Based on a survey of 20 economists conducted by the Global Times, 17, or 85 percent, agreed that China should increase its deficit ratio as COVID-19 poses unprecedented high risks for the economy.
Among the analysts, eight believed the debt ratio for 2020 should be between 3 percent and 4 percent, while three thought the rate should be hiked to 4-5 percent. Six offered their estimation as high as 8 percent.
In 2016 and 2017, China's financial deficit rate was 3 percent. In 2018 that number dropped to 2.6 percent and then increased to 2.8 percent in 2019.
Tang Jianwei, chief economic analyst at the Financial Research Center of the Bank of Communications, told the Global Times that the number could increase to 3 - 3.5 percent to cushion the economy.

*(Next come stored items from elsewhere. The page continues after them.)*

`config.mk`:
```
export PLATFORM = sky130hd
export DESIGN_NAME = load_store_unit
export DESIGN_NICKNAME = d
export VERILOG_FILES = /design/src/rtl/load_store_unit_pkg.sv /design/src/rtl/lsu_align.sv /design/src/rtl/load_store_unit.sv
export SDC_FILE = /design/constraint.sdc
export NUM_CORES = 1
export LEC_CHECK = 0
export CORE_MARGIN = 2
export CORE_UTILIZATION = 30
export DETAILED_ROUTE_END_ITERATION = 7
export PLACE_DENSITY = 0.59
export SLEW_MARGIN = 20
export SYNTH_ARGS = -nofsm -noshare
export SYNTH_HDL_FRONTEND = slang
export SYNTH_HIERARCHICAL = 1
export SYNTH_SLANG_ARGS = --single-unit
```
`constraint.sdc`:
```
create_clock -name clk -period 8.5 [get_ports clk]
set_input_delay 1.275 -clock clk [delete_from_list [all_inputs] [get_ports clk]]
set_output_delay 1.275 -clock clk [all_outputs]
set_load 0.01 [all_outputs]
```
`src/rtl/load_store_unit_pkg.sv`:
```
// rtl/load_store_unit_pkg.sv - shared load/store encodings, outport address and LSU state type
package load_store_unit_pkg;

    typedef enum logic [2:0] {
        BYTE   = 3'b000,
        HALF   = 3'b001,
        WORD   = 3'b010,
        BYTE_U = 3'b100,
        HALF_U = 3'b101
    } funct3_t;

    localparam logic [31:0] OUTPORT_ADDR = 32'h0000_FFFC;
    localparam logic [29:0] OUTPORT_WORD = OUTPORT_ADDR[31:2];

    typedef enum logic [1:0] {
        IDLE,
        REQ,
        WAIT,
        RESP
    } lsu_state_t;

endpackage

```
`src/rtl/lsu_align.sv`:
```
// rtl/lsu_align.sv - byte-lane enables, store replication, load extraction/extension and fault check
module lsu_align
    import load_store_unit_pkg::*;
(
    input  logic [2:0]  funct3,
    input  logic [1:0]  lane,
    input  logic [31:0] wdata,
    input  logic [31:0] raw,
    output logic [3:0]  be,
    output logic [31:0] wdata_sh,
    output logic [31:0] rdata,
    output logic        fault
);

    logic [31:0] shifted;

    always_comb begin
        be       = 4'b0000;
        wdata_sh = wdata;
        rdata    = 32'h0;
        fault    = 1'b0;
        shifted  = raw >> {lane, 3'b000};
        case (funct3)
            BYTE, BYTE_U: begin
                be       = 4'b0001 << lane;
                wdata_sh = {4{wdata[7:0]}};
                rdata    = (funct3 == BYTE) ? {{24{shifted[7]}}, shifted[7:0]}
                                            : {24'h0, shifted[7:0]};
            end
            HALF, HALF_U: begin
                be       = 4'b0011 << lane;
                wdata_sh = {2{wdata[15:0]}};
                rdata    = (funct3 == HALF) ? {{16{shifted[15]}}, shifted[15:0]}
                                            : {16'h0, shifted[15:0]};
                fault    = lane[0];
            end
            WORD: begin
                be    = 4'b1111;
                rdata = raw;
                fault = (lane != 2'b00);
            end
            default: fault = 1'b1;
        endcase
    end

endmodule

```
`src/rtl/load_store_unit.sv`:
```
// rtl/load_store_unit.sv - memory stage: req/gnt/rvalid data port sequencing plus the outport register
module load_store_unit
    import load_store_unit_pkg::*;
#(
    parameter int          ADDR_W      = 32,
    parameter logic [31:0] OUTPORT_RST = 32'h0
) (
    input  logic              clk,
    input  logic              rst,
    input  logic              req_valid,
    output logic              req_ready,
    input  logic              req_is_store,
    input  logic [2:0]        req_funct3,
    input  logic [ADDR_W-1:0] req_addr,
    input  logic [31:0]       req_wdata,
    output logic              rsp_valid,
    output logic [31:0]       rsp_rdata,
    output logic              rsp_misaligned,
    output logic              mem_req,
    output logic              mem_we,
    output logic [3:0]        mem_be,
    output logic [ADDR_W-1:0] mem_addr,
    output logic [31:0]       mem_wdata,
    input  logic              mem_gnt,
    input  logic              mem_rvalid,
    input  logic [31:0]       mem_rdata,
    output logic [31:0]       outport
);

    lsu_state_t  state, state_nxt;
    logic [2:0]  funct3_q;
    logic [1:0]  lane_q;
    logic [2:0]  al_funct3;
    logic [1:0]  al_lane;
    logic [31:0] al_raw;
    logic [3:0]  al_be;
    logic [31:0] al_wdata;
    logic [31:0] al_rdata;
    logic        al_fault;
    logic        accept;
    logic        fault;
    logic        is_out;

    // One aligner serves both the accept cycle (live request, outport as read source)
    // and the WAIT cycle (latched funct3/lane, memory word as read source).
    assign al_funct3 = (state == IDLE) ? req_funct3    : funct3_q;
    assign al_lane   = (state == IDLE) ? req_addr[1:0] : lane_q;
    assign al_raw    = (state == IDLE) ? outport       : mem_rdata;

    lsu_align u_align (
        .funct3   (al_funct3),
        .lane     (al_lane),
        .wdata    (req_wdata),
        .raw      (al_raw),
        .be       (al_be),
        .wdata_sh (al_wdata),
        .rdata    (al_rdata),
        .fault    (al_fault)
    );

    assign accept = req_valid && req_ready;
    assign fault  = al_fault || (req_is_store && (req_funct3 == BYTE_U || req_funct3 == HALF_U));
    assign is_out = (req_addr[ADDR_W-1:2] == OUTPORT_WORD[ADDR_W-3:0]);

    always_ff @(posedge clk) begin
        if (rst) state <= IDLE;
        else     state <= state_nxt;
    end

    always_comb begin
        state_nxt = state;
        case (state)
            IDLE:    if (accept) state_nxt = (fault || is_out) ? RESP : REQ;
            REQ:     if (mem_gnt) state_nxt = mem_we ? RESP : WAIT;
            WAIT:    if (mem_rvalid) state_nxt = RESP;
            RESP:    state_nxt = IDLE;
            default: state_nxt = IDLE;
        endcase
    end

    always_comb begin
        req_ready = 1'b0;
        mem_req   = 1'b0;
        rsp_valid = 1'b0;
        case (state)
            IDLE:    req_ready = 1'b1;
            REQ:     mem_req   = 1'b1;
            RESP:    rsp_valid = 1'b1;
            default: ;
        endcase
    end

    // Response fields only change on the edge that enters RESP so they hold in between.
    always_ff @(posedge clk) begin
        if (rst) begin
            funct3_q       <= 3'b000;
            lane_q         <= 2'b00;
            mem_we         <= 1'b0;
            mem_be         <= 4'b0000;
            mem_addr       <= '0;
            mem_wdata      <= 32'h0;
            rsp_rdata      <= 32'h0;
            rsp_misaligned <= 1'b0;
            outport        <= OUTPORT_RST;
        end else begin
            case (state)
                IDLE: if (accept) begin
                    funct3_q  <= req_funct3;
                    lane_q    <= req_addr[1:0];
                    mem_addr  <= {req_addr[ADDR_W-1:2], 2'b00};
                    mem_we    <= req_is_store;
                    mem_be    <= al_be;
                    mem_wdata <= al_wdata;
                    if (fault) begin
                        rsp_rdata      <= 32'h0;
                        rsp_misaligned <= 1'b1;
                    end else if (is_out) begin
                        rsp_misaligned <= 1'b0;
                        rsp_rdata      <= req_is_store ? 32'h0 : al_rdata;
                        if (req_is_store) begin
                            for (int i = 0; i < 4; i++) begin
                                if (al_be[i]) outport[8*i +: 8] <= al_wdata[8*i +: 8];
                            end
                        end
                    end
                end
                REQ: if (mem_gnt && mem_we) begin
                    rsp_rdata      <= 32'h0;
                    rsp_misaligned <= 1'b0;
                end
                WAIT: if (mem_rvalid) begin
                    rsp_rdata      <= al_rdata;
                    rsp_misaligned <= 1'b0;
                end
                default: ;
            endcase
        end
    end

endmodule
```
==> results.json <==
{
  "vias": 7146,
  "ys_types": 50,
  "drt-initial-drc-count": 528,
  "hold_viol": 0,
  "post-route-period-util_pct": 51.3,
  "cts_hold_buf": 0,
  "coreArea_um2": 23600,
  "yosys.area.top_type": "dfxtp_1",
  "use_met1_pct": 27.1,
  "grt_start_max_net_pins": 106,
  "wl_per_cell_um": 19.2,
  "fin_skew_ns": 0.00998,
  "synthXorXnorAreaFrac_pct": 0,
  "ys.flop_type": "dfxtp_1",
  "antenna_left": 0,
  "whs_ns": 0.451,
  "num_rows": 56,
  "slew_headroom_pct": 29.3,
  "ios": 242,
  "synth_seq_cells": 139,
  "drv_slew": 0,
  "peakVddDrop_mv": 0.177,
  "cts_max_level": 4,
  "antenna_found_initial": 1,
  "status": "finished, final reports clean",
  "die_h_um": 159,
  "drt-pass1-iter-count": 5,
  "grt.total_usage_pct": 20.6,
  "drc": 0,
  "drive_above_1_share_pct": 12.4,
  "clockRootBuffer": "clkbuf_16",
  "clock_path_buffers": 2,
  "p_per_area_nw_per_um2": 293,
  "syn_inst": 883,
  "cp_max_fo": 18,
  "finalWirelength_um": 26600,
  "syn_to_final_growth_pct": 42.2,
  "cts_buffers": 17,
  "numPortBuffers": 239,
  "worstSetupPathType": "input port to flop",
  "required_ns": 8.79,
  "worst_slew_pin_slew_ns": 1.06,
  "avgViaCountPerCell": 5.14,
  "yosys_warnings": 6,
  "postSynthAreaPerCell_um2": 8.21,
  "post-dp-hpwl_um": 19200,
  "grt_overflow": 0,
  "max_freq_mhz": 229,
  "die_w_um": 159,
  "p_leak_nw": 3.79,
  "busiest_layer": "met2",
  "synth_area_leaders": "dfxtp_1 (38%), mux2_2 (9.3%), nand2_1 (8.2%)",
  "place_congestion": 0.888,
  "synth_top_area_share_pct": 38.4,
  "cap_violations": 0,
  "ys_async_sr_fraction_pct": 0,
  "synth-simple-area-share_pct": 17.2,
  "final_nets": 1166,
  "cp-end-kind": "flop",
  "dp.cells": 1357,
  "grt_pass1_vias": 6906,
  "use_met2_pct": 32.4,
  "synth_edf_count": 0,
  "synth_adder_area_share_pct": 0.690,
  "yosysSeqAreaShare_pct": 38.4,
  "worstHoldPathType": "flop to flop",
  "path_clk_slew_ns": 0.06,
  "tns_ns": 0,
  "synthMuxAreaShare_pct": 11.5,
  "cts_tree": "built",
  "rsz0062_at_grt": "no",
  "startpoint_type": "input port",
  "diodes": 0,
  "cts.repair.resized": 0,
  "grt_pass1_wl_um": 40800,
  "clk_latency_ns": 0.43,
  "dieArea_um2": 25400,
  "cts_sinks": 139,
  "grtUsageMet3_pct": 6.75,
  "fin_cells": 1389,
  "worst_ep_arrival_time_ns": 4.65,
  "rr_worst_depth": 10,
  "synth_compound_area_share_pct": 24.1,
  "hold_depth": 2,
  "netlist_area_um2": 7250,
  "synth_top_family_by_area": "compound AO/OA/AOI/OAI gates",
  "period_minus_slack_ns": 4.36,
  "cts_setup_buffers": 0,
  "setup_viol": 0,
  "start_util_pct": 30.7
}
## per-layer routing
layer,up-vias,part of all wire [%]
li1,3474,-
met1,3369,45
met2,268,45
met3,33,8.0
met4,2,1.7
met5,-,0.049
## per-stage QoR
stage	util (%)	instance area [µm²]	total power [mW]	setup WS, ns
final	43.7	10300	3.02	4.14
after global routing	43.7	10300	3.19	3.78
after CTS	43.6	10300	3.02	4.27
after detailed placement	41.0	9680	2.22	3.83
after global placement	41.0	9670	2.22	3.94
after floorplan	-	7250	1.76	5.18
## where the power goes
group          internal, mW  leakage [nW]  switching (mW)
clock network         0.481         0.294           0.317
registers             0.733          1.13          0.0427
logic                 0.557          2.36           0.887
## synth_stat cells (2+ instances only)
cell type and number:
and2_1 2, a22o_1 7, o21ai_0 43, nand2_1 159, buf_2 19, nor2_1 7
buf_4 13, a221o_1 7, nand4_1 39, nor3_1 2, or3_1 2, o41ai_1 28
dfxtp_1 139, nor3_4 2, a221oi_1 2, mux4_2 2, inv_1 38, nor2b_1 34
buf_6 3, o2bb2ai_1 8, a21o_1 4, nand2b_1 2, a22oi_1 7, ha_1 4
nor4_1 4, mux2_2 60, o21ai_1 33, o31ai_1 2, buf_1 8, mux2i_1 11
clkbuf_1 48, a21o_2 13, o41ai_2 4, a21oi_1 111
## cell usage in the layout, fill, tap and decap left out, types with 8 or more instances in the layout
cell and count:
clkbuf_16 17, mux2i_1 11, a21o_2 13, mux2_2 60, dfxtp_1 139, nand2_1 158
a21oi_1 111, o21ai_1 33, o41ai_1 28, nand4_1 39, nor2b_1 34, clkdlybuf4s50_1 238
o2bb2ai_1 8, inv_1 38, o21ai_0 43
## cells by family (layout without fill, tap and decap cells)
kind of cell	after synthesis	after routing
AOI/OAI and AO/OA	276	276
and+or+nand+nor	259	259
DFF	139	139
buffers and inverters	131	317
muxes	73	73
adders and majority gates	4	4
other	1	2
## path summary, 6_finish.rpt
kind	slack [ns]	start	end
max	4.14	req_addr[0]	outport[16]$_SDFFE_PP0P_
min	0.45	mem_addr[16]$_SDFFE_PP0P_	mem_addr[16]$_SDFFE_PP0P_
max reg2reg	4.62	state[0]$_SDFFE_PP0P_	outport[14]$_SDFFE_PP0P_
min reg2reg	0.45	mem_addr[16]$_SDFFE_PP0P_	mem_addr[16]$_SDFFE_PP0P_
## critical path, cell delays in order
cell,delay [ns]
clkdlybuf4s50_1,0.54
mux2_2,0.47
nor2b_1,0.88
a21oi_1,0.15
o21ai_0,0.26
nand4_1,0.57
o21ai_0,0.38
o41ai_1,0.11
## registers in the layout, indices dropped and copies added, names as in the netlist
name and count:
funct3_q 3, lane_q 2, mem_addr 30, mem_be 4, mem_wdata 32, mem_we 1
outport 32, rsp_misaligned 1, rsp_rdata 32, state 2
## cell type report
class                      instances  area, µm²
tap                              319        399
timing repair buffer             246       2450
fill                            2383      13300
inverter                          39        148
clock inverter                    12        161
sequential                       139       2780
clock buffer                      20        457
multi-input combinational        614       3910
Note: power is estimated with default switching activity, not from simulation.
## src/rtl/lcd_pkg.sv

```systemverilog
// ---------------------------------------------------------------------------
// lcd_pkg
//  Shared definitions for the 4-wire LCD serial writer.
//  - lcd_state_t : writer FSM states (IDLE, SETUP, SHIFT, HOLD, GAP)
//  - LCD_*_IDX   : bit positions of CS, SCL, A0 and SI on the lcd[3:0] pins
//  - LCD_IDLE    : pin value while no transfer is active (all high)
// ---------------------------------------------------------------------------
package lcd_pkg;

  typedef enum logic [2:0] {
    IDLE  = 3'd0,
    SETUP = 3'd1,
    SHIFT = 3'd2,
    HOLD  = 3'd3,
    GAP   = 3'd4
  } lcd_state_t;

  localparam int LCD_CS_IDX  = 0;  // chip select, active low
  localparam int LCD_SCL_IDX = 1;  // serial clock, LCD samples SI on rise
  localparam int LCD_A0_IDX  = 2;  // 1: display data, 0: command
  localparam int LCD_SI_IDX  = 3;  // serial data

  localparam logic [3:0] LCD_IDLE = 4'b1111;

endpackage

```

## src/rtl/lcd_spi_writer_if.sv

```systemverilog
// ---------------------------------------------------------------------------
// lcd_spi_writer_if
//  Word handshake between the display controller and the LCD serial writer.
//  Valid/ready: a word moves on every rising clk edge where tx_valid and
//  tx_ready are both high. The master holds tx_valid, tx_data and tx_is_data
//  stable until that edge; the slave may raise or drop tx_ready freely and
//  never waits for tx_valid before asserting it.
//  Signals:
//    tx_valid   master -> slave  word available
//    tx_ready   slave  -> master word accepted on this edge when valid
//    tx_data    master -> slave  DATA_W-bit word
//    tx_is_data master -> slave  1: display data (A0=1), 0: command (A0=0)
// ---------------------------------------------------------------------------
interface lcd_spi_writer_if #(
  parameter int DATA_W = 8
) ();

  logic              tx_valid;
  logic              tx_ready;
  logic [DATA_W-1:0] tx_data;
  logic              tx_is_data;

  modport master (
    output tx_valid,
    output tx_data,
    output tx_is_data,
    input  tx_ready
  );

  modport slave (
    input  tx_valid,
    input  tx_data,
    input  tx_is_data,
    output tx_ready
  );

endinterface

```

## src/rtl/lcd_tick_gen.sv

```systemverilog
// ---------------------------------------------------------------------------
// lcd_tick_gen
//  Divider producing one SCL half-period tick every CLK_DIV clk cycles while
//  enabled. The count is cleared whenever en is low, so the first tick after
//  enabling always arrives a full CLK_DIV cycles later.
//  Ports:
//    clk   in  system clock
//    rst_n in  async active-low reset
//    en    in  count enable (writer not idle)
//    tick  out high for the single cycle where the count is CLK_DIV-1
// ---------------------------------------------------------------------------
module lcd_tick_gen #(
  parameter int CLK_DIV = 250
) (
  input  logic clk,
  input  logic rst_n,
  input  logic en,
  output logic tick
);

  localparam int CW = (CLK_DIV > 1) ? $clog2(CLK_DIV) : 1;
  localparam logic [CW-1:0] LAST = CW'(CLK_DIV - 1);

  logic [CW-1:0] cnt;

  always_ff @(posedge clk or negedge rst_n) begin
    if (!rst_n) begin
      cnt <= '0;
    end else if (!en) begin
      cnt <= '0;
    end else if (cnt == LAST) begin
      cnt <= '0;
    end else begin
      cnt <= cnt + 1'b1;
    end
  end

  assign tick = en && (cnt == LAST);

endmodule

```

## src/rtl/lcd_spi_writer.sv

```systemverilog
// ---------------------------------------------------------------------------
// lcd_spi_writer
//  Serial writer for the 4-wire LCD port {SI,A0,SCL,CS}. Accepts one word per
//  valid/ready handshake and shifts it out with programmable SCL rate, CS
//  setup/hold/gap and bit order. All pin outputs are registered.
//
//  Frame (ticks of CLK_DIV clk cycles):
//    accept edge : CS low, A0 = word type
//    SETUP       : CS_SETUP ticks with SCL high, ends with the first SCL fall
//    SHIFT       : 2*DATA_W half periods, SI changes on SCL fall
//    HOLD        : SCL high for CS_HOLD ticks, then CS and SI return high
//    GAP         : CS high for CS_GAP ticks, then A0 high and tx_ready again
//
//  Optional build macro LCD_BURST_EN: tx_ready is also high in HOLD. A word
//  taken there keeps CS low and starts shifting on the next tick, skipping
//  the GAP/SETUP of a new frame. A0 changes while SCL is high.
//
//  Ports:
//    clk       in   system clock
//    rst_n     in   async active-low reset
//    tx        if   slave side of lcd_spi_writer_if (valid/ready/data/is_data)
//    busy      out  transfer in progress (state not IDLE)
//    lcd       out  lcd[0]=CS (active low), lcd[1]=SCL, lcd[2]=A0, lcd[3]=SI
//    dbg_state out  current FSM state
// ---------------------------------------------------------------------------
module lcd_spi_writer
  import lcd_pkg::*;
#(
  parameter int DATA_W    = 8,
  parameter int CLK_DIV   = 250,
  parameter int CS_SETUP  = 1,
  parameter int CS_HOLD   = 1,
  parameter int CS_GAP    = 1,
  parameter int MSB_FIRST = 1
) (
  input  logic                clk,
  input  logic                rst_n,
  lcd_spi_writer_if.slave     tx,
  output logic                busy,
  output logic [3:0]          lcd,
  output lcd_state_t          dbg_state
);

`ifdef LCD_BURST_EN
  localparam bit BURST_EN = 1'b1;
`else
  localparam bit BURST_EN = 1'b0;
`endif

  localparam int BCW = $clog2(DATA_W + 1);
  localparam logic [BCW-1:0] BITS = BCW'(DATA_W);

  // Per-state tick counter; 16 bits covers any practical setup/hold/gap.
  localparam int TCW = 16;
  localparam logic [TCW-1:0] SETUP_LAST = TCW'(CS_SETUP - 1);
  localparam logic [TCW-1:0] HOLD_LAST  = TCW'(CS_HOLD - 1);
  localparam logic [TCW-1:0] GAP_LAST   = TCW'(CS_GAP - 1);

  lcd_state_t        state;
  logic [3:0]        lcd_q;
  logic              tx_ready_q;
  logic              busy_q;
  logic              pend;       // burst word accepted in HOLD, not yet shifting
  logic [DATA_W-1:0] shreg;      // bits still to send, next one at the output end
  logic [BCW-1:0]    bit_cnt;    // bits already placed on SI
  logic [TCW-1:0]    tcnt;
  logic              tick;
  logic              hs;
  logic [DATA_W-1:0] burst_word;

  function automatic logic first_bit(input logic [DATA_W-1:0] w);
    return (MSB_FIRST != 0) ? w[DATA_W-1] : w[0];
  endfunction

  function automatic logic [DATA_W-1:0] shift_out(input logic [DATA_W-1:0] w);
    return (MSB_FIRST != 0) ? (w << 1) : (w >> 1);
  endfunction

  lcd_tick_gen #(
    .CLK_DIV (CLK_DIV)
  ) u_tick (
    .clk   (clk),
    .rst_n (rst_n),
    .en    (state != IDLE),
    .tick  (tick)
  );

  assign hs = tx.tx_valid && tx_ready_q;
  // A word accepted on the very edge that ends HOLD is shifted straight from the bus.
  assign burst_word = hs ? tx.tx_data : shreg;

  always_ff @(posedge clk or negedge rst_n) begin
    if (!rst_n) begin
      state      <= IDLE;
      lcd_q      <= LCD_IDLE;
      tx_ready_q <= 1'b0;
      busy_q     <= 1'b0;
      pend       <= 1'b0;
      shreg      <= '0;
      bit_cnt    <= '0;
      tcnt       <= '0;
    end else begin
      case (state)
        IDLE: begin
          if (hs) begin
            shreg              <= tx.tx_data;
            lcd_q[LCD_CS_IDX]  <= 1'b0;
            lcd_q[LCD_A0_IDX]  <= tx.tx_is_data;
            tx_ready_q         <= 1'b0;
            busy_q             <= 1'b1;
            tcnt               <= '0;
            state              <= SETUP;
          end else begin
            tx_ready_q <= 1'b1;
          end
        end

        SETUP: begin
          if (tick) begin
            if (tcnt == SETUP_LAST) begin
              tcnt               <= '0;
              lcd_q[LCD_SCL_IDX] <= 1'b0;
              lcd_q[LCD_SI_IDX]  <= first_bit(shreg);
              shreg              <= shift_out(shreg);
              bit_cnt            <= BCW'(1);
              state              <= SHIFT;
            end else begin
              tcnt <= tcnt + 1'b1;
            end
          end
        end

        SHIFT: begin
          if (tick) begin
            if (!lcd_q[LCD_SCL_IDX]) begin
              lcd_q[LCD_SCL_IDX] <= 1'b1;
            end else if (bit_cnt == BITS) begin
              // Last high half period done; SCL and SI stay as they are.
              tcnt       <= '0;
              tx_ready_q <= BURST_EN;
              state      <= HOLD;
            end else begin
              lcd_q[LCD_SCL_IDX] <= 1'b0;
              lcd_q[LCD_SI_IDX]  <= first_bit(shreg);
              shreg              <= shift_out(shreg);
              bit_cnt            <= bit_cnt + 1'b1;
            end
          end
        end

        HOLD: begin
          if (hs) begin
            shreg             <= tx.tx_data;
            lcd_q[LCD_A0_IDX] <= tx.tx_is_data;
            pend              <= 1'b1;
            tx_ready_q        <= 1'b0;
          end
          if (tick) begin
            if (pend || hs) begin
              lcd_q[LCD_SCL_IDX] <= 1'b0;
              lcd_q[LCD_SI_IDX]  <= first_bit(burst_word);
              shreg              <= shift_out(burst_word);
              bit_cnt            <= BCW'(1);
              pend               <= 1'b0;
              tx_ready_q         <= 1'b0;
              tcnt               <= '0;
              state              <= SHIFT;
            end else if (tcnt == HOLD_LAST) begin
              lcd_q[LCD_CS_IDX] <= 1'b1;
              lcd_q[LCD_SI_IDX] <= 1'b1;
              tx_ready_q        <= 1'b0;
              tcnt              <= '0;
              state             <= GAP;
            end else begin
              tcnt <= tcnt + 1'b1;
            end
          end
        end

        GAP: begin
          if (tick) begin
            if (tcnt == GAP_LAST) begin
              lcd_q[LCD_A0_IDX] <= 1'b1;
              busy_q            <= 1'b0;
              tx_ready_q        <= 1'b1;
              tcnt              <= '0;
              state             <= IDLE;
            end else begin
              tcnt <= tcnt + 1'b1;
            end
          end
        end

        default: begin
          lcd_q      <= LCD_IDLE;
          tx_ready_q <= 1'b0;
          busy_q     <= 1'b0;
          pend       <= 1'b0;
          tcnt       <= '0;
          state      <= IDLE;
        end
      endcase
    end
  end

  assign tx.tx_ready = tx_ready_q;
  assign busy        = busy_q;
  assign lcd         = lcd_q;
  assign dbg_state   = state;

endmodule
```

## src/flat_wrapper.sv

```systemverilog
// flat-port wrapper written by rule: the top's interface ports become plain ports
module lcd_spi_writer_flat import lcd_pkg::*;
#(
  parameter int DATA_W    = 8,
  parameter int CLK_DIV   = 250,
  parameter int CS_SETUP  = 1,
  parameter int CS_HOLD   = 1,
  parameter int CS_GAP    = 1,
  parameter int MSB_FIRST = 1
)
  (clk, rst_n, busy, lcd, dbg_state, tx_tx_valid, tx_tx_data, tx_tx_is_data, tx_tx_ready);
  lcd_spi_writer_if #(.DATA_W(DATA_W)) tx_i ();
  input  logic clk;
  input  logic rst_n;
  output logic busy;
  output logic [3:0] lcd;
  output lcd_state_t dbg_state;
  input wire logic [$bits(tx_i.tx_valid)-1:0] tx_tx_valid;
  input wire logic [$bits(tx_i.tx_data)-1:0] tx_tx_data;
  input wire logic [$bits(tx_i.tx_is_data)-1:0] tx_tx_is_data;
  output wire logic [$bits(tx_i.tx_ready)-1:0] tx_tx_ready;
  assign tx_i.tx_valid = tx_tx_valid;
  assign tx_i.tx_data = tx_tx_data;
  assign tx_i.tx_is_data = tx_tx_is_data;
  assign tx_tx_ready = tx_i.tx_ready;
  lcd_spi_writer #(.DATA_W(DATA_W), .CLK_DIV(CLK_DIV), .CS_SETUP(CS_SETUP), .CS_HOLD(CS_HOLD), .CS_GAP(CS_GAP), .MSB_FIRST(MSB_FIRST)) u_core (.clk(clk), .rst_n(rst_n), .tx(tx_i), .busy(busy), .lcd(lcd), .dbg_state(dbg_state));
endmodule
```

"The Chinese government's overall debt level is not high and the leverage ratio of the central government is particularly low, so there is still room to appropriately increase the central government's leverage ratio," Tang said. "From overseas experience, public emergencies usually correspond with an increase in the fiscal deficit ratio of about 1-1.5 percentage points."
"For example, after the outbreak of MERS in South Korea in 2015, its government released a temporary supplementary budget in the middle of the year. The Japanese government released four supplementary budgets after the March 11 earthquake in Japan in 2011. [The supplementary budgets] increased those countries' fiscal deficits by 0.9 percentage points and 1.5 percentage points, respectively," Tang said.
The suggested deficit ratio for China would surpass the international safety line of 3 percent that was determined in the Maastricht Treaty. China's deficit ratio has not surpassed 3 percent in the past decade.
In 2008, amid the global economic crisis, China released a 4 trillion yuan ($562.47 billion) infrastructure investment plan to spur economic growth, aiming to steer the country out of the crisis.
Cao Heping, a professor of economics at Peking University in Beijing, suggested the ratio should increase to 4.5 percent. He told the Global Times that as China witnessed a slowdown in economic growth before the COVID-19 pandemic, it needs an active fiscal stimulus to restart the engine.
"Like driving a car, you need a stronger electric current to start the engine, and the increased deficit ratio is that stronger current," Cao noted.
"The COVID-19 outbreak in China hardly hit the country's economy, which had already seen a slowdown, but the worldwide spread [of the virus] has dealt a heavy blow to China's economic growth," Cao said.
"The total impact on China's economy has surpassed that of the 2008 financial crisis, so it is time for the government to release stronger fiscal measures to boost the economy - even stronger than the 4 trillion yuan stimulus plan in 2008," said Cao.